* **EXERCISE MATERIALS**
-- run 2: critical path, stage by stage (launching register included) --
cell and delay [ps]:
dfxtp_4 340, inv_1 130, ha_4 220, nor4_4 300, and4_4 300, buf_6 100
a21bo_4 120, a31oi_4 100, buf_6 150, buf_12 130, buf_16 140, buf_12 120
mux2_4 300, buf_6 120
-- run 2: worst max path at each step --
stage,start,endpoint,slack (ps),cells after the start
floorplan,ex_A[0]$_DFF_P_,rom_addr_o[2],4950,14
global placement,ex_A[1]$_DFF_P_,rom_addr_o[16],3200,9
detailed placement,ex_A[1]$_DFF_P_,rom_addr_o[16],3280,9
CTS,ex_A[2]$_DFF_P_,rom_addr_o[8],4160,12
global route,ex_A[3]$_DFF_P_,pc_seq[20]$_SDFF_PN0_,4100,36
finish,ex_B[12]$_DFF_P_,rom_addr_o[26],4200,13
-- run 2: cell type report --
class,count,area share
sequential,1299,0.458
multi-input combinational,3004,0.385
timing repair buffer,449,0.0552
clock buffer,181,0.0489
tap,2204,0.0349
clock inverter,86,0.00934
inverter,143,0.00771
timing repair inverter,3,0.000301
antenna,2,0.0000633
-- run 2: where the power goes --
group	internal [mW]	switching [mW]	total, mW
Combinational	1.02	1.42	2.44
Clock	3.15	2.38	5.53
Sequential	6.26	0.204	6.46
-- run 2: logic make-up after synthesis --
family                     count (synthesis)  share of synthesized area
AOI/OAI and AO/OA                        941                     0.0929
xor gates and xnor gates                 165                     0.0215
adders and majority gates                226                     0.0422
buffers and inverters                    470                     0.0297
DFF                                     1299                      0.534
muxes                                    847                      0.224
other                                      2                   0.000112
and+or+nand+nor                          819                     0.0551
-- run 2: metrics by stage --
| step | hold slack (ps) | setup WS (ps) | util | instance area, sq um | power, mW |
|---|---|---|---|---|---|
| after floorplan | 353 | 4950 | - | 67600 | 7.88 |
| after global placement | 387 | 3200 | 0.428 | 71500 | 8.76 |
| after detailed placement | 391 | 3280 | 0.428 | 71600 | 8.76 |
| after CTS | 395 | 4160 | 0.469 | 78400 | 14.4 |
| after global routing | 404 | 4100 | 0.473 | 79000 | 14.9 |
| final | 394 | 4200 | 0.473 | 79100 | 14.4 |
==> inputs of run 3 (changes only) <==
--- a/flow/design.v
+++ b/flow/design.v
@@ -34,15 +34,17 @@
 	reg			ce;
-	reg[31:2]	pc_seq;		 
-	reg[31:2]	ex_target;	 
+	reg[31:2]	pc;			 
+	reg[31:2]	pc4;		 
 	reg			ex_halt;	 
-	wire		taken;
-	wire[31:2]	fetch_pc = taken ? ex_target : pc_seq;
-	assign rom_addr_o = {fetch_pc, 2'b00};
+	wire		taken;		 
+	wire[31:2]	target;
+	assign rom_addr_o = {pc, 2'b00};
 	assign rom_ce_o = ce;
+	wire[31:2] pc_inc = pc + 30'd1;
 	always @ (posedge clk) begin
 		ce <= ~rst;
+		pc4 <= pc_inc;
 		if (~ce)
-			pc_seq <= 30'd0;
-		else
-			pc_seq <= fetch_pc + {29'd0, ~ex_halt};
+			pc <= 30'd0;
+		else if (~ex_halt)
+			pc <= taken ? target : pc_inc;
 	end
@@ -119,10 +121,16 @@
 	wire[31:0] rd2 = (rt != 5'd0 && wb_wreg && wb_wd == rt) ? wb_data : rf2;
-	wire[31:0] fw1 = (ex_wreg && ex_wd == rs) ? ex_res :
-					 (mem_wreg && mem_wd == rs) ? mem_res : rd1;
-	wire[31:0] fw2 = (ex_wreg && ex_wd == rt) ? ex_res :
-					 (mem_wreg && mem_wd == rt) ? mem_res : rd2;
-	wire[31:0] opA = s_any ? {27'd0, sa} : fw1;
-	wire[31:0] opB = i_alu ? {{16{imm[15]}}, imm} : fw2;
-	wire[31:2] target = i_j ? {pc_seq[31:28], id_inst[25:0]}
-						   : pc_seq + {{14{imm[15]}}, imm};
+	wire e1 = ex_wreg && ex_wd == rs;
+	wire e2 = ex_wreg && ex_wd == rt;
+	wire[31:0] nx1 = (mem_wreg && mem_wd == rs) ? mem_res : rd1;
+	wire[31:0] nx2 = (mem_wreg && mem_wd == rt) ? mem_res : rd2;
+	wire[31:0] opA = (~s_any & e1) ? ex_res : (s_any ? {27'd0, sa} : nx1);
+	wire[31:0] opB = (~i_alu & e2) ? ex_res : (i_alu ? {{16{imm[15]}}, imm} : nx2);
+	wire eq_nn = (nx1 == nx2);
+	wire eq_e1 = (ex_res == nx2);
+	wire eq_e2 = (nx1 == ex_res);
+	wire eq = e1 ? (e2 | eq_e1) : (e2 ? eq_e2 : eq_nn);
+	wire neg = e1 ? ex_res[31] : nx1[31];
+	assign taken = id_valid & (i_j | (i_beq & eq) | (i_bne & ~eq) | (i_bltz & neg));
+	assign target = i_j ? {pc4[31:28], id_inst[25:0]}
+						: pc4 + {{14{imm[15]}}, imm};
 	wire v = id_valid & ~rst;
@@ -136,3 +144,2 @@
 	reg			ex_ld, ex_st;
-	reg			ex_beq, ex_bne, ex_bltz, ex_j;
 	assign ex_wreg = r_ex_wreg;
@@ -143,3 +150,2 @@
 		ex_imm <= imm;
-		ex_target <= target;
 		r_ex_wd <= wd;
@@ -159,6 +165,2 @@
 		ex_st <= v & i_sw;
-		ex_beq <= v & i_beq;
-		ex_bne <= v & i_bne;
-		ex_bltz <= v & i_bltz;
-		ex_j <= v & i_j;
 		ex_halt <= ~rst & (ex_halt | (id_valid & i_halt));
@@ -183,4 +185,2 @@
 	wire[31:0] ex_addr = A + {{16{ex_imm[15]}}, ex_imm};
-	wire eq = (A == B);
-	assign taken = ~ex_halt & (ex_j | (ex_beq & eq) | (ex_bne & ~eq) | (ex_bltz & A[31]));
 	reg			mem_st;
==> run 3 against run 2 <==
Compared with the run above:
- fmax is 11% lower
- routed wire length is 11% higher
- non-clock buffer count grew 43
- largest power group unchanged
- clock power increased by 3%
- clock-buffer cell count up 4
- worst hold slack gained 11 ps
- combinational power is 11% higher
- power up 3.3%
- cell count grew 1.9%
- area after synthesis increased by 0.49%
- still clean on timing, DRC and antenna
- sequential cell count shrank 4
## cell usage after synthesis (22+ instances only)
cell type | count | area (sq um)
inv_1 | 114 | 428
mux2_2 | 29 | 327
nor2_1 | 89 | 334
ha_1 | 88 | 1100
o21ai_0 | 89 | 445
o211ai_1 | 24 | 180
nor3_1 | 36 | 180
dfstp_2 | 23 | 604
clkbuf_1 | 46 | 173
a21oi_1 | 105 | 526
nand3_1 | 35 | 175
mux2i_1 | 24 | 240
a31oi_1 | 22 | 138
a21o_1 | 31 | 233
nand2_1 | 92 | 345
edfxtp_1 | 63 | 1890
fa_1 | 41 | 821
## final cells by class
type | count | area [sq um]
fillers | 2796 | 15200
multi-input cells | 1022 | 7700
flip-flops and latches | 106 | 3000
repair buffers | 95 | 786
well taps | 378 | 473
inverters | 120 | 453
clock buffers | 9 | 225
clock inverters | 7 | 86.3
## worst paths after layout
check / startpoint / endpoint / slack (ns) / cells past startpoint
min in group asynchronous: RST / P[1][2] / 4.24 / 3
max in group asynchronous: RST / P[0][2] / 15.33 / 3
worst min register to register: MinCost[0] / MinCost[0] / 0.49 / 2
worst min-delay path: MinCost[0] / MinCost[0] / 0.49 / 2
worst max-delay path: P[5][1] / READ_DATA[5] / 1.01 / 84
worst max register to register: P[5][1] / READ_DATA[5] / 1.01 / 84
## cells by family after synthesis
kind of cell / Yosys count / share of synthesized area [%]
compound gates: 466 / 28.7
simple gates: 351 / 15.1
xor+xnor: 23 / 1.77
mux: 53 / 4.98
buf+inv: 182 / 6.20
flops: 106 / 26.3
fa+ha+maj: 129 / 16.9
Background: an optimization exercise with open tools, aiming at small area, a short achievable clock period and few clock cycles per item. Do not read the settings as production practice.
Power is estimated from default activity; no workload was simulated.

## dut
module dut(
    clk    ,
    rst_n  ,
    addr   ,
    din    ,
    rw     ,
    enable ,
    dout   ,
    txd    ,
    tx_vld ,
    rxd    ,
    rx_vld
);
Size: ~4,700 cells after synthesis, roughly 4,100 flip-flops, ~94 I/O pins, roughly 87,000 um^2 of cells after synthesis.
==> module dut, before the edit <==
module dut(
    clk    ,
    rst_n  ,
    addr   ,
    din    ,
    rw     ,
    enable ,
    dout   ,
    txd    ,
    tx_vld ,
    rxd    ,
    rx_vld
);
input         clk    ;
input         rst_n  ;
input  [7:0 ] addr   ;
input  [31:0] din    ;
input         rw     ;
input         enable ;
output [31:0] dout   ;
input  [7:0 ] rxd    ;
input         rx_vld ;
output [7:0 ] txd    ;
output        tx_vld ;
function lt10;
    input [9:0] a;
    input [9:0] b;
    integer k;
    reg r;
    begin
        r = 1'b0;
        for (k = 0; k < 10; k = k + 1)
            r = (~a[k] & b[k]) | ((~a[k] | b[k]) & r);
        lt10 = r;
    end
endfunction
reg         pkt_en ;
reg  [8:0 ] min_pkt_size ;    
reg  [9:0 ] max_pkt_size ;
wire        write = ~rw & enable;
wire [9:0 ] d     = din[9:0];
always @(posedge clk or negedge rst_n) begin
    if (!rst_n) begin
        pkt_en       <= 1'b0;
        min_pkt_size <= 9'd64;
        max_pkt_size <= 10'd512;
    end
    else if (write) begin
        if (addr == 8'h0)
            pkt_en <= d[0];
        if ((addr == 8'h4) && (|d[9:6]) && lt10(d, max_pkt_size))
            min_pkt_size <= d[8:0];
        if ((addr == 8'h8) && (~d[9] | ~|d[8:0]) && lt10({1'b0, min_pkt_size}, d))
            max_pkt_size <= d;
    end
end
assign dout[31:10] = 22'h0;
genvar g;
generate
    for (g = 0; g < 10; g = g + 1) begin : g_dout
        wire z76, z54, z10, nz, n8;
        g_nor2   u_z76 (.a(addr[7]), .b(addr[6]), .y(z76));
        g_nor2   u_z54 (.a(addr[5]), .b(addr[4]), .y(z54));
        g_nor2   u_z10 (.a(addr[1]), .b(addr[0]), .y(z10));
        g_nand3  u_nz  (.a(z76), .b(z54), .c(z10), .y(nz));       
        g_nand3b u_n8  (.an(addr[2]), .b(addr[3]), .c(max_pkt_size[g]), .y(n8));
        if (g == 0) begin : g_b0
            wire n4, s0, n0;
            g_nand3b u_n4 (.an(addr[3]), .b(addr[2]), .c(min_pkt_size[0]), .y(n4));
            g_nor2   u_s0 (.a(addr[3]), .b(addr[2]), .y(s0));
            g_nand2  u_n0 (.a(s0), .b(pkt_en), .y(n0));
            g_a31oi  u_y  (.a1(n8), .a2(n4), .a3(n0), .b1(nz), .y(dout[0]));
        end
        else if (g < 9) begin : g_b
            wire n4;
            g_nand3b u_n4 (.an(addr[3]), .b(addr[2]), .c(min_pkt_size[g]), .y(n4));
            g_a21oi  u_y  (.a1(n8), .a2(n4), .b1(nz), .y(dout[g]));
        end
        else begin : g_b9
            g_nor2   u_y  (.a(n8), .b(nz), .y(dout[9]));
        end
    end
endgenerate
reg  [4087:0] line ;
always @(posedge clk)
    line <= {line[4079:0], rxd};
reg         rx_prev ;    
reg         second ;     
reg  [9:0 ] cnt ;        
reg         over ;       
reg         hdr_ok ;
reg         acc ;        
reg  [4:0 ] tap ;        
reg         pend ;
reg  [3:0 ] wait_cnt ;
reg         tx_on ;      
reg  [7:0 ] tx_byte ;
wire [9:0 ] cnt_inc   = cnt + 10'd1;
wire [9:0 ] cnt_rx    = rx_prev ? cnt_inc : 10'd1;
wire        over_rx   = rx_prev & (over | cnt[9]);
wire        frame_end = rx_prev & ~rx_vld;
wire        now       = frame_end & acc & (cnt[3:0] == 4'h0);
wire        start     = (frame_end & acc & (cnt[3:0] == 4'hf)) | (pend & (wait_cnt == 4'h1));
wire        ready_n   = ~(rx_prev & acc & (cnt[3:0] == 4'h0));
g_o21ai u_tx_vld (.a1(ready_n), .a2(rx_vld), .b1(~tx_on), .y(tx_vld));
assign txd    = tx_on ? tx_byte : 8'h55;
always @(posedge clk or negedge rst_n) begin
    if (!rst_n) begin
        rx_prev <= 1'b0;
        pend    <= 1'b0;
        tx_on   <= 1'b0;
    end
    else begin
        rx_prev <= rx_vld;
        if (frame_end & acc & (cnt[3:0] != 4'h0) & (cnt[3:0] != 4'hf))
            pend <= 1'b1;
        else if (start)
            pend <= 1'b0;
        if (start | now)
            tx_on <= 1'b1;
        else if (cnt == 10'd1)
            tx_on <= 1'b0;
    end
end
always @(posedge clk) begin
    second <= rx_vld & ~rx_prev;
    if (rx_vld) begin
        tap  <= cnt[8:4];
        cnt  <= cnt_rx;
        over <= over_rx;
        acc  <= pkt_en & hdr_ok & ~over_rx & ~lt10(max_pkt_size, cnt_rx) &
                ~lt10(cnt_rx, {1'b0, min_pkt_size});
        if (second)
            hdr_ok <= (line[7:0] == 8'h55) & (rxd == 8'hd5);
    end
    else if (tx_vld)
        cnt <= cnt - 10'd1;
    if (frame_end)
        wait_cnt <= ~cnt[3:0];
    else
        wait_cnt <= wait_cnt - 4'd1;
end
reg  [7:0 ] tap_data ;
integer     i ;
always @(*) begin
    tap_data = 8'h0;
    for (i = 3; i < 32; i = i + 1)
        tap_data = tap_data | (line[(16*i+14)*8 +: 8] & {8{tap == i}});
end
always @(posedge clk)
    tx_byte <= tap_data;
endmodule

* **PROMPT**
The answer must be all the lines above that hold the word "multi".

* **ANSWER AREA**
multi-input combinational,3004,0.385
multi-input cells | 1022 | 7700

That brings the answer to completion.